Task material:
------------------------

===== src/rtl/eipe_pkg.sv =====
// ----------------------------------------------------------------------------
// eipe_pkg
// Shared widths, constants and controller/datapath types for the
// energy index power estimator.
// ----------------------------------------------------------------------------
package eipe_pkg;

  localparam int RING_DEPTH_DEF = 10;

  localparam int TIME_W   = 32;
  localparam int ENERGY_W = 31;
  localparam int WINDOW_W = 4;
  localparam int POWER_W  = 31;
  localparam int HOUR_W   = 12;

  localparam logic [HOUR_W-1:0] SEC_PER_HOUR = 12'd3600;

  localparam int PROD_W    = ENERGY_W + HOUR_W;
  localparam int DIV_STEPS = PROD_W;
  localparam int STEP_W    = $clog2(DIV_STEPS);

  localparam logic [POWER_W-1:0] POWER_MAX = '1;

  typedef struct packed {
    logic accept;
    logic read;
    logic calc;
    logic mul;
    logic div_step;
    logic load_out;
  } dp_cmd_t;

  typedef struct packed {
    logic last_win;
    logic out_free;
  } dp_sts_t;

endpackage


===== src/rtl/eipe_in_if.sv =====
// ----------------------------------------------------------------------------
// eipe_in_if
// Reading channel: one beat carries a timestamp and an energy index.
// ----------------------------------------------------------------------------
interface eipe_in_if;
  import eipe_pkg::*;

  logic                valid;
  logic                ready;
  logic [TIME_W-1:0]   timestamp;
  logic [ENERGY_W-1:0] energy_index;

  modport source (output valid, output timestamp, output energy_index, input ready);
  modport sink   (input valid, input timestamp, input energy_index, output ready);

endinterface


===== src/rtl/eipe_out_if.sv =====
// ----------------------------------------------------------------------------
// eipe_out_if
// Result channel: one beat carries one window estimate.
// ----------------------------------------------------------------------------
interface eipe_out_if;
  import eipe_pkg::*;

  logic                valid;
  logic                ready;
  logic [WINDOW_W-1:0] window;
  logic [POWER_W-1:0]  power;
  logic                available;
  logic                last_of_run;

  modport source (output valid, output window, output power, output available,
                  output last_of_run, input ready);
  modport sink   (input valid, input window, input power, input available,
                  input last_of_run, output ready);

endinterface


===== src/rtl/energy_index_power_estimator.sv =====
// ----------------------------------------------------------------------------
// energy_index_power_estimator
// Each window is processed in turn: read, difference, multiply, 43 division
// steps and load. A new reading is accepted only once all nine windows of the
// previous reading are done; the serial divider, one quotient bit per cycle, is
// shared by all windows.
// Reset: synchronous; ring entries read as zero through per-slot valid bits.
// ----------------------------------------------------------------------------
module energy_index_power_estimator #(
  parameter int RING_DEPTH = eipe_pkg::RING_DEPTH_DEF
) (
  input logic        clk,
  input logic        rst,
  eipe_in_if.sink    reading,
  eipe_out_if.source result
);
  import eipe_pkg::*;

  dp_cmd_t cmd;
  dp_sts_t sts;

  eipe_ctrl u_ctrl (
    .clk     (clk),
    .rst     (rst),
    .in_valid(reading.valid),
    .in_ready(reading.ready),
    .sts     (sts),
    .cmd     (cmd)
  );

  eipe_dp #(
    .RING_DEPTH(RING_DEPTH)
  ) u_dp (
    .clk          (clk),
    .rst          (rst),
    .cmd          (cmd),
    .sts          (sts),
    .in_timestamp (reading.timestamp),
    .in_energy    (reading.energy_index),
    .out_valid    (result.valid),
    .out_ready    (result.ready),
    .out_window   (result.window),
    .out_power    (result.power),
    .out_available(result.available),
    .out_last     (result.last_of_run)
  );

endmodule


===== src/rtl/eipe_ram.sv =====
// ----------------------------------------------------------------------------
// eipe_ram
// Generic single-write, single-read RAM with registered read data.
// ----------------------------------------------------------------------------
module eipe_ram #(
  parameter int WIDTH = 8,
  parameter int DEPTH = 16,
  localparam int AW = (DEPTH > 1) ? $clog2(DEPTH) : 1
) (
  input  logic             clk,
  input  logic             we,
  input  logic [AW-1:0]    waddr,
  input  logic [WIDTH-1:0] wdata,
  input  logic [AW-1:0]    raddr,
  output logic [WIDTH-1:0] rdata
);

  logic [WIDTH-1:0] mem [DEPTH];

  always_ff @(posedge clk) begin
    if (we) begin
      mem[waddr] <= wdata;
    end
    rdata <= mem[raddr];
  end

endmodule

------------------------

Task goal:
Every line above with the string "windows" in it should be copied into the answer.

Output below:
// steps and load. A new reading is accepted only once all nine windows of the
// shared by all windows.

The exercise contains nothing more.